Jadi, mereka akhirnya sampai di kampus kak Doy. Dari tadi orangnya belum muncul sih, katanya ngurus dulu sesuatu baru nanti jemput Dreamies di parkiran. Mereka enggak datang cuma bertujuh tapi juga sama seseorang yang berperan cukup penting. Orang ini yang melatih Injun, Echan, dan Jindra buat menguasai bidangnya masing-masing –karena sebagian lagi udah jago—beliau juga yang mengaransemen lagu yang Mark ciptakan. Namanya Tirta, sepupu Mark yang blasteran Korea-Indonesia, pernah kuliah di Korea dan pindah ke Indonesia ketika sudah lulus. Papanya Kak Tirta ini musisi juga, makanya enggak heran kenapa Kak Tirta terjun ke dunia yang sama.
Ketika sedang tegang-tegangnya, ada chat masuk dari Kak Doy.

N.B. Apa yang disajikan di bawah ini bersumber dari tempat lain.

This design comes from an exercise in tuning for small area on the open sky130 flow, not from production work.
Function was checked by simulation only, so behaviour that the tests miss may differ from the original.
The clock port is modelled as an ideal driver; clocking choices that lean on that would not hold on a real chip.
Power figures rest on the tool's default switching activity, not on a simulated workload.

==> flow/design.v <==
`timescale 1ns / 1ps
module uart_rx (
    input clk,
    input rst,
    input in,
    output notif,
    output reg [7:0] data,
    output send
);
  localparam [13:0] POL = 14'h0c93;
  localparam [13:0] J = 14'h3310;
  localparam [13:0] M = 14'h306c;
  localparam [13:0] T = 14'h3b4a;
  localparam [13:0] TMASK = 14'h3eb7;
  localparam [13:0] HOLD = 14'h15b5;
  localparam [13:0] TLOAD = 14'h0584;
  reg [3:0] p;
  reg [13:0] y;
  wire [13:0] c = y ^ POL;
  wire term = (c & TMASK) == (T & TMASK);
  wire idle = (p[3] & p[2] & p[1]) | (p[3] & p[2] & p[0]);   
  wire hold = rst | (p[3] & p[2]);   
  wire [13:0] st = {c[12:0], c[13] ^ c[12]};
  wire [13:0] cn = hold ? (st & ~HOLD) | (M & HOLD) : term ? (st & ~TLOAD) | (J & TLOAD) : st;
  always @(posedge clk) y <= cn ^ POL;
  wire inc = term | (~p[3] & ~p[2] & ~p[1]) | (p[3] & p[2]);
  always @(posedge clk) begin
    if (rst) p <= 4'd14;
    else if (idle) p <= in ? 4'd14 : 4'd1;
    else p <= p + {3'd0, inc};
  end
  always @(posedge clk) begin
    if (term && ((~p[3] & ~p[2] & p[0]))) data[4] <= in;   
    if (term && ((~p[3] & ~p[1] & ~p[0]))) data[5] <= in;   
    if (term && ((~p[3] & ~p[1] & p[0]))) data[6] <= in;   
    if (term && ((p[2] & p[1] & ~p[0]))) data[7] <= in;   
    if (term && ((p[2] & p[1] & p[0]))) data[0] <= in;   
    if (term && ((p[3] & ~p[1] & ~p[0]))) data[1] <= in;   
    if (term && ((p[3] & ~p[1] & p[0]))) data[2] <= in;   
    if (term && ((p[3] & p[1] & ~p[0]))) data[3] <= in;   
  end
  assign notif = ~((~p[3] & ~p[2] & ~p[1]) | (p[3] & p[2] & p[1]));   
  assign send = (p[3] & p[2] & p[0]);   
endmodule
`timescale 1ns / 1ps
module uart_tx (
    input clk,
    input rst,
    input send,
    input [7:0] data,
    output notif,
    output reg out
);
  localparam [13:0] J = 14'h3fe0;
  localparam [13:0] T = 14'h1ac4;
  localparam [13:0] TMASK = 14'h1ffb;
  localparam [13:0] TLOAD = 14'h0a69;
  localparam [13:0] HOLD = 14'h0021;
  localparam [13:0] POL = 14'h39c7;
  reg [3:0] p;
  reg [13:0] y;
  wire [13:0] c = y ^ POL;
  wire term = (c & TMASK) == (T & TMASK);
  wire idle = (p[3] & p[2] & p[1]);   
  wire pend = (~p[3] & ~p[2]);   
  wire [13:0] force_ = (term ? TLOAD : 14'd0) | ((idle | pend) ? HOLD : 14'd0);
  wire [13:0] cn = ({c[12:0], c[13] ^ c[12]} & ~force_) | (J & force_);
  always @(posedge clk) y <= cn ^ POL;
  wire inc = term | pend;
  always @(posedge clk) begin
    if (rst) p <= 4'd15;
    else if (idle) p <= send ? 4'd3 : 4'd15;
    else p <= p + {3'd0, inc};
  end
  always @(posedge clk) begin
    if (rst) out <= 1'b1;
    else if ((~p[3] & ~p[2])) out <= 1'b0;
    else if (term) out <= ~((~p[3]) | (~p[2])) | data[p[2:0]];
  end
  assign notif = ~((~p[3] & ~p[2]) | (p[3] & p[2] & p[1] & p[0]));   
endmodule
`timescale 1ns / 1ps
module top (
    input clk,
    input rst,
    input uart_txd_in,
    output uart_rxd_out,
    output [1:0] led
);
  wire [7:0] data;
  wire send;
  uart_rx uart_rx (
      .clk(clk),
      .rst(rst),
      .in(uart_txd_in),
      .notif(led[0]),
      .data(data),
      .send(send)
  );
  uart_tx uart_tx (
      .clk  (clk),
      .rst  (rst),
      .send (send),
      .data (data),
      .notif(led[1]),
      .out  (uart_rxd_out)
  );
endmodule
==> flow/config.mk <==
export PLATFORM = sky130hd
export DESIGN_NAME = top
export DESIGN_NICKNAME = top
export VERILOG_FILES = /design/flow/design.v
export SDC_FILE = /design/flow/constraint.sdc
export NUM_CORES = 4
export LEC_CHECK = 0
export CAP_MARGIN = 20
export CORE_MARGIN = 2
export CORE_UTILIZATION = 45
export PLACE_DENSITY = 0.9
export SLEW_MARGIN = 20
==> flow/constraint.sdc <==
create_clock -name core_clock -period 10.0 [get_ports {clk}]
set_input_delay 2.0000 -clock core_clock [delete_from_list [all_inputs] [get_ports {clk}]]
set_output_delay 2.0000 -clock core_clock [all_outputs]
set_load 0.01 [all_outputs]
standard.sh (not shown) runs the stock make flow with config.mk's settings and CLKGATE_MAP_FILE= SYNTH_SCRIPT=/design/flow/synth_recipe.tcl, a recipe that flattens the netlist after the stock synthesis.
==> flow/flow/run.sh <==
#!/bin/bash
# Own layout flow: the standard layout (standard.sh), except that
#  - synthesis is the standard flow's synthesis script with an area-oriented ABC script
#    (flow/synth.tcl, flow/abc_area.script); registers are mapped as before,
#  - the ports are buffered with the smallest buffer (buf_1),
#  - the clock tree is CTS_K clock buffers (CTS_BUF), each at the centre of
#    an equal share of the flip-flops (flow/cts.tcl), in place of TritonCTS;
#    a group with too slow a clock edge gets a stronger buffer (CTS_BIG_BUF),
#  - global routing ends with ORFS's power recovery, which downsizes gates
#    that have timing slack to spare.
# Each step's output goes to a log file of its own in this folder.
set -euo pipefail
export BUFFER_PORTS_ARGS="-buffer_cell sky130_fd_sc_hd__buf_1"
export RECOVER_POWER=100
export ABC_SCRIPT=$PWD/flow/abc_area.script
sed "s#SYNTH_SCRIPT=[^ ]*#SYNTH_SCRIPT=$PWD/flow/synth.tcl#" standard.sh > own_synth.sh
bash own_synth.sh synth > own_synth.log 2>&1
bash standard.sh place > standard_place.log 2>&1
R=orfs/results/${FLOW_PLATFORM}/top/base
CTS_BUF=sky130_fd_sc_hd__clkbuf_4 CTS_K=4 CTS_BIG_BUF=sky130_fd_sc_hd__buf_6 CTS_SLEW=0.112 \
  CTS_IN=$R/3_place.odb CTS_SDC=$R/3_place.sdc CTS_OUT=$R/4_1_cts.odb CTS_OUT_SDC=$R/4_cts.sdc \
  openroad -no_init -exit flow/cts.tcl > cts.log 2>&1
bash standard.sh > standard_finish.log 2>&1
==> flow/flow/cts.tcl <==
# Clock tree: the flip-flops are split into CTS_K groups by position
# (recursive bisection), and each group gets one clock buffer (CTS_BUF) at its centre,
# driven straight from the clock port. Then the placement is legalized.
set plat $::env(FLOW_HOME)/platforms/sky130hd
read_liberty $plat/lib/sky130_fd_sc_hd__tt_025C_1v80.lib
read_db $::env(CTS_IN)
read_sdc $::env(CTS_SDC)
source $plat/setRC.tcl

set block [ord::get_db_block]
set dbu [$block getDbUnitsPerMicron]
set K $::env(CTS_K)
set pts {}
foreach it [[$block findNet clk] getITerms] {
  set bb [[$it getInst] getBBox]
  set x [expr {([$bb xMin] + [$bb xMax]) / 2.0 / $dbu}]
  set y [expr {([$bb yMin] + [$bb yMax]) / 2.0 / $dbu}]
  lappend pts [list [$it getName] $x $y]
}
set n [llength $pts]
# K groups (K a power of two) of equal size by recursive bisection: each
# group is split in half along the longer side of its bounding box.
proc bisect {pts levels} {
  if {$levels == 0} { return [list $pts] }
  set xs [lsort -real [lmap p $pts {lindex $p 1}]]
  set ys [lsort -real [lmap p $pts {lindex $p 2}]]
  set idx [expr {([lindex $xs end] - [lindex $xs 0]) >= ([lindex $ys end] - [lindex $ys 0]) ? 1 : 2}]
  set sorted [lsort -real -index $idx $pts]
  set h [expr {[llength $sorted] / 2}]
  return [concat [bisect [lrange $sorted 0 [expr {$h - 1}]] [expr {$levels - 1}]] \
    [bisect [lrange $sorted $h end] [expr {$levels - 1}]]]
}
set levels [expr {int(round(log($K) / log(2)))}]
set groups [bisect $pts $levels]
set K [llength $groups]
set cs {}
foreach g $groups {
  set sx 0; set sy 0
  foreach p $g { set sx [expr {$sx + [lindex $p 1]}]; set sy [expr {$sy + [lindex $p 2]}] }
  lappend cs [list [expr {$sx / [llength $g]}] [expr {$sy / [llength $g]}]]
}
for {set k 0} {$k < $K} {incr k} {
  set g [lindex $groups $k]
  if {[llength $g] == 0} { continue }
  set pins {}
  foreach p $g { lappend pins [get_pins [lindex $p 0]] }
  set c [lindex $cs $k]
  puts "clock group $k: [llength $g] flip-flops, buffer at ($c)"
  insert_buffer -buffer_cell $::env(CTS_BUF) -net clk -load_pins $pins \
    -location [list [lindex $c 0] [lindex $c 1]] -buffer_name clkbuf_$k -net_name clk_$k
}
set_propagated_clock [all_clocks]
detailed_placement
check_placement -verbose
estimate_parasitics -placement
foreach it [[$block findNet clk] getITerms] {
  set inst [$it getInst]
  set onet ""
  foreach o [$inst getITerms] {
    if {[$o isOutputSignal]} { set onet [$o getNet] }
  }
  set mx 0
  foreach l [$onet getITerms] {
    if {[$l isOutputSignal]} { continue }
    set sl [get_property [get_pins [$l getName]] slew_max]
    if {$sl > $mx} { set mx $sl }
  }
  puts "clock buffer [$inst getName]: largest slew $mx"
  if {$mx > $::env(CTS_SLEW)} {
    puts "clock buffer [$inst getName]: resized to $::env(CTS_BIG_BUF)"
    replace_cell [$inst getName] $::env(CTS_BIG_BUF)
  }
}
detailed_placement
check_placement -verbose
estimate_parasitics -placement
set mx 0
foreach p [get_pins -hierarchical */CLK] {
  set s [get_property $p slew_max]
  if {$s > $mx} { set mx $s }
}
puts "largest clock pin slew (placement estimate): $mx"
report_clock_skew
report_checks -path_delay min
report_checks -path_delay max
write_db $::env(CTS_OUT)
write_sdc -no_timestamp $::env(CTS_OUT_SDC)
Other scripts of this flow, unchanged in this note and not shown: flow/flow/abc_area.script, flow/flow/synth.tcl
==> next run, changes <==
--- a/flow/flow/run.sh
+++ b/flow/flow/run.sh
@@ -20 +20 @@
-CTS_BUF=sky130_fd_sc_hd__clkbuf_4 CTS_K=4 CTS_BIG_BUF=sky130_fd_sc_hd__buf_6 CTS_SLEW=0.112 \
+CTS_BUF=sky130_fd_sc_hd__clkbuf_4 CTS_K=4 CTS_BIG_BUF=sky130_fd_sc_hd__clkbuf_8 CTS_SLEW=0.112 \
After rerunning:
- The changed run passed the timing, DRC and antenna checks
- fmax stays flat
- cell count stays the same
- sequential share of layout area decreases by 0.10 points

Kak Doy: lo diparkiran sebelah mn Jen?
Jeno: gue liat lo kak, yg lambai lambai itu gue ya
Jeno pun mengangkat tangannya tinggi-tinggi, mulai melambai-lambai biar kelihatan Kak Doy.
“Kak, ini gue,” teriak Jeno, soalnya Kak Doy malah melirik ke arah yang berlawanan.
Kak Doy menatap ke arah Jeno dan mengangkat tangannya, menyapa Jeno dari jauh.
“Oy! Nyubuh banget, terlalu semangat ya lo?”
“Nih yang riweuh, katanya harus cepet-cepet biar gak telat. Padahal mah ke sekolah juga biasanya lima menit sebelum bel masuk,” ucap Jeno sambil melirik Echan.
“Jevano, urang denger ya bangsat.” Echan udah melotot, siap baku hantam sama Jeno saat itu juga.
“Hehe.” Jeno nyengir.
“Ya udah langsung ke dalem aja—LOH TIRTA!” pekikan Kak Doy muncul saat dirinya baru sadar di situ ada satu orang lagi.
“DOY, ANJRIT INI BENERAN LO?” pekik Kak Tirta juga tak kalah besar.
Dreamies cuma bisa melirik Kak Tirta dan Kak Doy bergantian dengan mulut yang sedikit mangap karena dua manusia ini tiba-tiba saling berteriak macam di hutan amazon.
“Ke mana aja lo anjir.” Kedua orang itu kemudian berpelukan, sepertinya sudah lama tidak berjumpa.
“Are you guys known each other?” tanya Mark, mewakili keenam sahabatnya.
Kak Tirta mengangguk. “Doy ini temen SMA gue—“
“Dan si bangsat ini tiba-tiba menghilang seminggu setelah lulus,” potong Kak Doy.
“Hehe, gue langsung pergi ke Korea, maaf bro.”
Kak Tirta membungkuk sembilan puluh derajat, tanda bahwa ia betul-betul merasa bersalah.
Kak Doy menggeplak pelan bahu sahabat lamanya itu. “Gak usah bungkuk-bungkuk gitulah, yang penting kita udah ketemu.”
Kak Tirta bangun dan tersenyum penuh. “Yoi, bro.”
“Nanti pulang kita harus nongkrong dulu, gue ajak geng kita, gimana?” tawar kak Doy.
“Boleh tuh, pas pulang ke Indo kontak mereka ilang semua jir.”
“Ehm, punten. Ini teh mau temu kangen atau lomba ya?” celetuk Echan.
Kak Tirta dan Kak Doy menoleh bersamaan, lalu mengusak rambut Echan yang udah ditata rapi –fyi itu ngaturnya sampe setengah jam, A’ Juan juga sampe kesel liat adiknya berdiri depan kaca toilet selama itu—
“Gak sabaran banget, astaga. Ya udah kuy masuk, gue mau ngurus daftar ulang dulu ya,” kata Kak Tirta, kemudian berlari ke arah yang berlawanan.
Kak Doy membawa Dreamies menuju sebuah ruang kelas yang disulap menjadi ruang tunggu.
“Nah, ini tempat nyimpen barang sama ruang tunggu. Kalo mau jajan mah jajan aja, banyak tuh di sana. Gue tinggal gak papa kan?”